Casey stopped me. „Okay so, you just said that the thought of her with another man bothers you, and went on to not finding any words about her and Leah and how Jennifer being with her makes you feel. How does it make you feel? I feel, it doesn't bother you as much as her being with another man."

He had a point there.
„I don't know it.. sure it bothers me, I want my girl all to myself. But somehow it's... I don't know. Is it like an extended friendship they have?"

„Extended a LOT!", Casey said and had to laugh at himself.

„I don't know it.. I think... all I want is for her to be happy. And the thing with Leah does make her happy. And I make her happy."

„So?", Casey asked. „I mean maybe this won't go on forever. Maybe they'll lose interest, or Leah starts dating someone.."

„I don't know. That's nothing I wanna speculate about because.. what if they don't.
God I miss her."

„It's been a night, Ben."

„Almost two. And... have you met Jennifer? I miss her so bad. Oh god I miss her laugh and her smile."

„Why don't you just call her?", he suggested.
„I don't know."

Casey went home a few minutes later and I went to bed. Maybe I'll call her tomorrow. Or text. Just to check in on her. I really don't know what to do.

Jennifer's POV

I got home and my chef had made extra yummy food, and I feel like Benny had to do something with it. So I sat down to eat, but I couldn't eat a lot. At least I did eat and I already felt better.

I showered and got into bed, thinking about Ben. Where he was, what's he doing.
The thought of him being with someone else popped up in my head. What if he's fucking someone else to get over me. Or to show me what it feels like.

My heart felt like being clamped in a vise and my stomach turned. I started crying and I felt sick to my stomach. I ran to the bathroom, made it to the toilet, got on my knees and threw up. I leaned my head against the toilet seat and cried. My stomach felt terrible. All the food I managed to eat was.. well, gone.

I brushed my teeth, washed my face and got back to bed, where I cried myself to sleep. I felt pathetic.

I woke up the next morning and I was extremely hungry. Finally. I quickly went downstairs to eat where, again, a lot of yummy
stuff had been prepared. A shake, scrambled eggs, yoghurt and fruits, nuts.
I had some of the shake and ate the yoghurt with fruits, then grabbed a few nuts and I really felt better, energy wise at least. It still wasn't the amount of food I eat normally, but it was something.

My phone buzzed and I looked at it. It was a text from Ben and my heart dropped.
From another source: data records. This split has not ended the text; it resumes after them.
File: src/rtl/ahb_sec_filter.sv
// AHB secure access gate in front of one protected subordinate.
// Checks each active address phase against a secure-only window and a
// privileged-only window, suppresses the downstream select for illegal
// transfers and answers them with a local two-cycle ERROR response.
// Assumes s_ready is the bus-wide ready, and that the downstream target
// drives m_readyout high whenever it has no data phase in progress.
module ahb_sec_filter
    import ahb_sec_pkg::*;
#(
    parameter int ADDR_W = 32,
    parameter int DATA_W = 32,
    parameter int CNT_W  = 8
) (
    input  logic              clk,
    input  logic              rst_n,
    input  logic              s_sel,
    input  logic [ADDR_W-1:0] s_addr,
    input  logic [1:0]        s_trans,
    input  logic              s_nsec,
    input  logic              s_priv,
    input  logic              s_ready,
    output logic              s_readyout,
    output logic              s_resp,
    output logic [DATA_W-1:0] s_rdata,
    output logic              m_sel,
    input  logic              m_readyout,
    input  logic              m_resp,
    input  logic [DATA_W-1:0] m_rdata,
    input  logic              cfg_nsec_used,
    input  logic              cfg_tie_secure,
    input  logic [ADDR_W-1:0] sec_base,
    input  logic [ADDR_W-1:0] sec_limit,
    input  logic [ADDR_W-1:0] priv_base,
    input  logic [ADDR_W-1:0] priv_limit,
    output logic [CNT_W-1:0]  viol_count,
    output logic              fault_valid,
    output logic [ADDR_W-1:0] fault_addr
);

    logic [NUM_WIN-1:0][ADDR_W-1:0] win_base;
    logic [NUM_WIN-1:0][ADDR_W-1:0] win_limit;
    logic [NUM_WIN-1:0]             win_hit;
    logic xfer_active, nsec_eff, illegal, viol;
    logic err_first, err_second;

    // Gather window bounds into indexed arrays
    always_comb begin
        win_base[WIN_SEC]   = sec_base;
        win_limit[WIN_SEC]  = sec_limit;
        win_base[WIN_PRIV]  = priv_base;
        win_limit[WIN_PRIV] = priv_limit;
    end

    // One comparator per window
    for (genvar w = 0; w < NUM_WIN; w++) begin : g_win
        asf_window_cmp #(.ADDR_W(ADDR_W)) u_cmp (
            .addr  (s_addr),
            .base  (win_base[w]),
            .limit (win_limit[w]),
            .hit   (win_hit[w])
        );
    end

    // Access decision for the current address phase
    always_comb begin
        xfer_active = (s_trans == TR_NONSEQ) || (s_trans == TR_SEQ);
        nsec_eff    = cfg_nsec_used ? s_nsec : !cfg_tie_secure;
        illegal     = xfer_active &&
                      ((nsec_eff && win_hit[WIN_SEC]) ||
                       (!s_priv && win_hit[WIN_PRIV]));
        viol        = s_sel && s_ready && illegal;
    end

    asf_resp_fsm u_fsm (
        .clk        (clk),
        .rst_n      (rst_n),
        .viol       (viol),
        .err_first  (err_first),
        .err_second (err_second)
    );

    asf_fault_log #(.ADDR_W(ADDR_W), .CNT_W(CNT_W)) u_log (
        .clk         (clk),
        .rst_n       (rst_n),
        .viol        (viol),
        .addr        (s_addr),
        .count       (viol_count),
        .fault_valid (fault_valid),
        .fault_addr  (fault_addr)
    );

    // Downstream select gated by the decision and the first error cycle
    always_comb begin
        m_sel = s_sel && !illegal && !err_first;
    end

    // Upstream response: local ERROR or downstream pass-through
    always_comb begin
        if (err_first) begin
            s_readyout = 1'b0;
            s_resp     = 1'b1;
            s_rdata    = '0;
        end else if (err_second) begin
            s_readyout = 1'b1;
            s_resp     = 1'b1;
            s_rdata    = '0;
        end else begin
            s_readyout = m_readyout;
            s_resp     = m_resp;
            s_rdata    = m_rdata;
        end
    end

endmodule
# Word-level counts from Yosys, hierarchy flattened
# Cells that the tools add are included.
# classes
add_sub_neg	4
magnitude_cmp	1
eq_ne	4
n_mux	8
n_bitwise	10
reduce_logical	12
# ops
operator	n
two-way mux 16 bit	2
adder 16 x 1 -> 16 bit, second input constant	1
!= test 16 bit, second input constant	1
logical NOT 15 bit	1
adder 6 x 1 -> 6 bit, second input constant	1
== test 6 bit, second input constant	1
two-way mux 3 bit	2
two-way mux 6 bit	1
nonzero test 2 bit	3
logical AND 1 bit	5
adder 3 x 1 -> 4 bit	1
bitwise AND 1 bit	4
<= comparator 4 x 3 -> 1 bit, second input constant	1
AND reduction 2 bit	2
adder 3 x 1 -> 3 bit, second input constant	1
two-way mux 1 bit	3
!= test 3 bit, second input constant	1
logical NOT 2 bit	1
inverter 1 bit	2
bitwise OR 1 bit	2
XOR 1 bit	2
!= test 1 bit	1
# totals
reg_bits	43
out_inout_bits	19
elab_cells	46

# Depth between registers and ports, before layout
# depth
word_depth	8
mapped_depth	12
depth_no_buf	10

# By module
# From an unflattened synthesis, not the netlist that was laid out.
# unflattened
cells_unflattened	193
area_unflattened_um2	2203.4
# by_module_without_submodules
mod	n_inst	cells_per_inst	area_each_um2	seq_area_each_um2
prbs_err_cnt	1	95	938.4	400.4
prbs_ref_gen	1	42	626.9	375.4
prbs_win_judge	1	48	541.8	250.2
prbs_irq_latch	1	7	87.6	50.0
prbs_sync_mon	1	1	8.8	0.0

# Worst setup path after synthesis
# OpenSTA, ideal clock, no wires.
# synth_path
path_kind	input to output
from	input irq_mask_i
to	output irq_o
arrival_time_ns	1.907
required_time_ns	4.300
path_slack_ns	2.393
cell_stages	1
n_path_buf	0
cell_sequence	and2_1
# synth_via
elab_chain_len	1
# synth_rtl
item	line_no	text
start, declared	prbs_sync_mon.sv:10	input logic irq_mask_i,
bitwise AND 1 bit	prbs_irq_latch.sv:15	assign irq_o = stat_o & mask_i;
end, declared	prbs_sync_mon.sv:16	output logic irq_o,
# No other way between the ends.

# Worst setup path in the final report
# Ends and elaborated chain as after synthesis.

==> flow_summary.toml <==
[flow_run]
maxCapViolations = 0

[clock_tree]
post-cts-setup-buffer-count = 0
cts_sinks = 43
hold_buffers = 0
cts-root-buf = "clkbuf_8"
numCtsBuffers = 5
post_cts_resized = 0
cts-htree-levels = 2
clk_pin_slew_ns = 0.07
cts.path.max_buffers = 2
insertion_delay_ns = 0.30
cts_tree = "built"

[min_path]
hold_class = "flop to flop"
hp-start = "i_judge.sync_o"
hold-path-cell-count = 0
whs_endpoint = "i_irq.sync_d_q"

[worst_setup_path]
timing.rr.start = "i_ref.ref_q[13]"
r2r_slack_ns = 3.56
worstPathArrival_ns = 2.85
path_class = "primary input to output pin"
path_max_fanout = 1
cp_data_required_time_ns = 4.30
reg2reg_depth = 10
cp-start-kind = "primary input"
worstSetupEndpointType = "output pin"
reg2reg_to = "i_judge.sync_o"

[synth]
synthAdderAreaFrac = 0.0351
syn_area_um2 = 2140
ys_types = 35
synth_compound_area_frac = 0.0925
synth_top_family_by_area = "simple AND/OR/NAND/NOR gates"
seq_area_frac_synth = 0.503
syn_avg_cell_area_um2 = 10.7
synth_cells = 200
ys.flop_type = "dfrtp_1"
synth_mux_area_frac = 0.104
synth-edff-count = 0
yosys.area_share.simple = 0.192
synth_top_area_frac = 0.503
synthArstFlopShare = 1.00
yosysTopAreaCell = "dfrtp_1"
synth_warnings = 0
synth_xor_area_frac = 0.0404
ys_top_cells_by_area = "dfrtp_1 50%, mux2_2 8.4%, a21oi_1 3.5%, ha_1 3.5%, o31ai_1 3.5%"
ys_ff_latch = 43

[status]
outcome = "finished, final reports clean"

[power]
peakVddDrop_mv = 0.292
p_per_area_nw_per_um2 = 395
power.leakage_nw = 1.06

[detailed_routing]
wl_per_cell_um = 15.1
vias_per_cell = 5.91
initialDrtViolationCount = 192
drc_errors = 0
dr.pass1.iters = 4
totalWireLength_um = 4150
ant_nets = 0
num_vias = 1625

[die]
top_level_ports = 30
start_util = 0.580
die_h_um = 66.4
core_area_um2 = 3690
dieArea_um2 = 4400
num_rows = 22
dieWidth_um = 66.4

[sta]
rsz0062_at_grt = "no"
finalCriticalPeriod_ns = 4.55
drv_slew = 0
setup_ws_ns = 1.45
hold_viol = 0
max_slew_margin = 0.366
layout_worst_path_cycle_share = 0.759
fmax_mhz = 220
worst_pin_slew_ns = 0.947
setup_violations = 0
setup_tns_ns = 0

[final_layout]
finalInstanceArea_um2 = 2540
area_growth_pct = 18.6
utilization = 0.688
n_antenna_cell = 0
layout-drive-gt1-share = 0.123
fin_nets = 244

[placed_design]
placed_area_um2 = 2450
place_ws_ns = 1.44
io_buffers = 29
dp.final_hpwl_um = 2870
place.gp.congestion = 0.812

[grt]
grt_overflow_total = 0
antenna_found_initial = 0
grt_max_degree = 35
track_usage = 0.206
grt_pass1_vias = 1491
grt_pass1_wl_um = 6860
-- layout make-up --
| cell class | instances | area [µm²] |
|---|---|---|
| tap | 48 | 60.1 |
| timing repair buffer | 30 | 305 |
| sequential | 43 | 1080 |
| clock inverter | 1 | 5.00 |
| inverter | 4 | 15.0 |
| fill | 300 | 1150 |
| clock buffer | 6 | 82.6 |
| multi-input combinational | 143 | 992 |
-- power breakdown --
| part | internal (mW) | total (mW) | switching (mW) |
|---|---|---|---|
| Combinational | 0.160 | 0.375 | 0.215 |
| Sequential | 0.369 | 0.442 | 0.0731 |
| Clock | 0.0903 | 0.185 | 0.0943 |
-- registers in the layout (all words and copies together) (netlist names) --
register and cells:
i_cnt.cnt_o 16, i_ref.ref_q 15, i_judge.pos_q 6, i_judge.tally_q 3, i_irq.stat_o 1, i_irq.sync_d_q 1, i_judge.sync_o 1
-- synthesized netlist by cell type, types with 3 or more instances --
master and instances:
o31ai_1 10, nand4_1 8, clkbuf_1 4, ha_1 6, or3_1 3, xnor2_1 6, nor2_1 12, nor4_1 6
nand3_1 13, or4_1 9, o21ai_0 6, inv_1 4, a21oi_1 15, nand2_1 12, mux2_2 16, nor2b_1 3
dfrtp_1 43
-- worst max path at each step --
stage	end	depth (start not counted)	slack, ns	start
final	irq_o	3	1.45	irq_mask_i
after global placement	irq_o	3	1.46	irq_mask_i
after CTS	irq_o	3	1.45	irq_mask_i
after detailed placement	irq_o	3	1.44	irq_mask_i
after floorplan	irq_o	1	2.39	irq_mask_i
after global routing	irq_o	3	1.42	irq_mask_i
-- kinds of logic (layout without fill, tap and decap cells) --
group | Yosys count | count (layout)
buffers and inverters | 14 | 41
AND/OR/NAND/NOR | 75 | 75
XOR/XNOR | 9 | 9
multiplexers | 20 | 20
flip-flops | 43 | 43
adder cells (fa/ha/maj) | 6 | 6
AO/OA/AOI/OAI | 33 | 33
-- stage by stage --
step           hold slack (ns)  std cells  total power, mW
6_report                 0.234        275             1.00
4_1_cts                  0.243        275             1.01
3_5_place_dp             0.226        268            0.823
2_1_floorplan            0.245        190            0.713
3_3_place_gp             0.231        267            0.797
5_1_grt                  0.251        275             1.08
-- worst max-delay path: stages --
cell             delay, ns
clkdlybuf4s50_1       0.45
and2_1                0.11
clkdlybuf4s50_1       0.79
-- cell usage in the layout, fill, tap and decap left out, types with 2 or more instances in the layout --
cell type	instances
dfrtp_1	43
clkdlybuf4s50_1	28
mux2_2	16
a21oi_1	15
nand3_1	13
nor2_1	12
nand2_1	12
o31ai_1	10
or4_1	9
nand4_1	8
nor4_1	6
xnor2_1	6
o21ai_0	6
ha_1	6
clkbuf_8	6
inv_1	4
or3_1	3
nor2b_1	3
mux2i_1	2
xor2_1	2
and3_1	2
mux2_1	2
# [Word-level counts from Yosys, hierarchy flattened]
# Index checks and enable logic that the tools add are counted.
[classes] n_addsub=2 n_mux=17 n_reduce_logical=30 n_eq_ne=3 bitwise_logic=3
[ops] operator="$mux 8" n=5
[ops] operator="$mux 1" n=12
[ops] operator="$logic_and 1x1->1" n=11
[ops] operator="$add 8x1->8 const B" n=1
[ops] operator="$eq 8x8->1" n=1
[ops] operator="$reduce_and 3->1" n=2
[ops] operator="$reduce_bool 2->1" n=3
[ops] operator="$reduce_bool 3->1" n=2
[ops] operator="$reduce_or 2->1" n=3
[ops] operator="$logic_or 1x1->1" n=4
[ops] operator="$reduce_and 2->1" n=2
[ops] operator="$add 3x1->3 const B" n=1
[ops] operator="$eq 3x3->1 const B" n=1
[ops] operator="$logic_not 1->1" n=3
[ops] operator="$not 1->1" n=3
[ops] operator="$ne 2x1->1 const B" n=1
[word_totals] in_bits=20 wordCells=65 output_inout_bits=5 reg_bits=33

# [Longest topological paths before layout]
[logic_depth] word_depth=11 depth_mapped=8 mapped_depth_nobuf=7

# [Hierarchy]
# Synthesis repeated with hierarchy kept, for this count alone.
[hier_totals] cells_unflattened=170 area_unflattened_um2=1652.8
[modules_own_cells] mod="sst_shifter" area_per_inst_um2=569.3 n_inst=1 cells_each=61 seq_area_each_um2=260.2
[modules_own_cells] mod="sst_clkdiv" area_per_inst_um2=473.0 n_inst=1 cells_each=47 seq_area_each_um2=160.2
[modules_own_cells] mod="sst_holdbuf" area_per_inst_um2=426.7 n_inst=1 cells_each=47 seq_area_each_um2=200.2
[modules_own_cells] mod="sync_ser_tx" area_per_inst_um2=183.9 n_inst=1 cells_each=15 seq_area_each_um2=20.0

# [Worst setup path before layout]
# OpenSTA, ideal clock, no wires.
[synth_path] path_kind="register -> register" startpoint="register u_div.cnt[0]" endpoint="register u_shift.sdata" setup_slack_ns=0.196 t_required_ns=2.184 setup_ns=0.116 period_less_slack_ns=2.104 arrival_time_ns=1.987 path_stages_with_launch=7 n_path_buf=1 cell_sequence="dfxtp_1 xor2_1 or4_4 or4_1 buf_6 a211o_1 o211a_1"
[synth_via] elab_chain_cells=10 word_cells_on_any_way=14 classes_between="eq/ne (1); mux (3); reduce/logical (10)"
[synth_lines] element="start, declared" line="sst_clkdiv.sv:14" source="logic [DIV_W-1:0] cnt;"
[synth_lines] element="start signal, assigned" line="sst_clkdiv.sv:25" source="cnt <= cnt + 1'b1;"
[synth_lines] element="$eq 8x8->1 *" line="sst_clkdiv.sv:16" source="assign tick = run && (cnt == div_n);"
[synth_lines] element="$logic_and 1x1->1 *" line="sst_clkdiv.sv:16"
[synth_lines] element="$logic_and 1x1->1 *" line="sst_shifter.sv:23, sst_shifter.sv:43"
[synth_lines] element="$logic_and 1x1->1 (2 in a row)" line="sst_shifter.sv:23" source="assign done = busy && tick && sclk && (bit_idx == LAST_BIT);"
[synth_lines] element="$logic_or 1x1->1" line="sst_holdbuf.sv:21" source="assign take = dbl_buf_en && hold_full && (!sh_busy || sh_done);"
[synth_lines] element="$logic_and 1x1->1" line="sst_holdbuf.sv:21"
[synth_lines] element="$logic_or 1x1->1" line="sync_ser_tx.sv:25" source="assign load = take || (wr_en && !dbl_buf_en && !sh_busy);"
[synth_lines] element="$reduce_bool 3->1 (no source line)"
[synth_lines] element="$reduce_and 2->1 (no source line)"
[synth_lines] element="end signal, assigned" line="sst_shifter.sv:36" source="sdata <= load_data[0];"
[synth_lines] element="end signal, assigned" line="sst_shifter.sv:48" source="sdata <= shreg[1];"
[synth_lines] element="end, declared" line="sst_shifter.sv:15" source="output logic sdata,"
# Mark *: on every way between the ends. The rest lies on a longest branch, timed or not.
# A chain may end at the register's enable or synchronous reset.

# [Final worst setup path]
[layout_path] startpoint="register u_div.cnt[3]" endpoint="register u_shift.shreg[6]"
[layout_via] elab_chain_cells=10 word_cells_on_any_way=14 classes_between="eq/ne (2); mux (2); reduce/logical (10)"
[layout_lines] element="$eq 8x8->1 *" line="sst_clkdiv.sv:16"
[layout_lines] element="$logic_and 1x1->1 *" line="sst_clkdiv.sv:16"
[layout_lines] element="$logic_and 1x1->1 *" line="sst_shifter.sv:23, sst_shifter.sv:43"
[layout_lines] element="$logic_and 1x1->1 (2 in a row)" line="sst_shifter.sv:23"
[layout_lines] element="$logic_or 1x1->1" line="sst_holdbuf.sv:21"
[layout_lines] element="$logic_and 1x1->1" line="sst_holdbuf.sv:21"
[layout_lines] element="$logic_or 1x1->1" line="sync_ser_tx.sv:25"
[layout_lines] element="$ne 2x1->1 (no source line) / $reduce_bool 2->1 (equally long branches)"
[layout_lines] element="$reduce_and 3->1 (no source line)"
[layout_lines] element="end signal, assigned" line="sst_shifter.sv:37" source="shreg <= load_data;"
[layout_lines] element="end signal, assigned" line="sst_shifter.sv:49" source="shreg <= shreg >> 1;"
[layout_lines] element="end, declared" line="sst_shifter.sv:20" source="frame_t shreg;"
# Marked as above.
„I want you to know that I'm thinking about you. Us. I'm at my house, taking some time."

I teared up but held myself back and texted him back immediately.

„I miss you. I love you. I'll wait."

That's all I texted because I didn't wanna pressure him by saying I want him to come back. Although I wanted nothing more.

But his text wasn't a goodbye or a break-up or anything. He said he's thinking and maybe I haven't lost him.

With the energy I felt I went and hit the gym before showering and going to rehearsals. Today I was on track and I demanded more run throughs, to catch up what we lost yesterday. Today distracting myself with work worked. I kept my body busy so my mind wouldn't torment me.

I went back home all sweaty and done and I was pleased with myself. After a shower I grabbed my laptop to work some more and sat down to eat.
This is going to be the third night without Ben by my side, I realized.

When I went to bed I looked at his side and cried. Not one day had passed without tears.
The covers still held his scent and I cuddled into them and took deep breaths while I just let the tears come. At some point, I fell asleep.

The next morning came and I had a busy day ahead with meetings and rehearsals. In the afternoon Leah checked in to see how I was and we agreed that she would come over for dinner.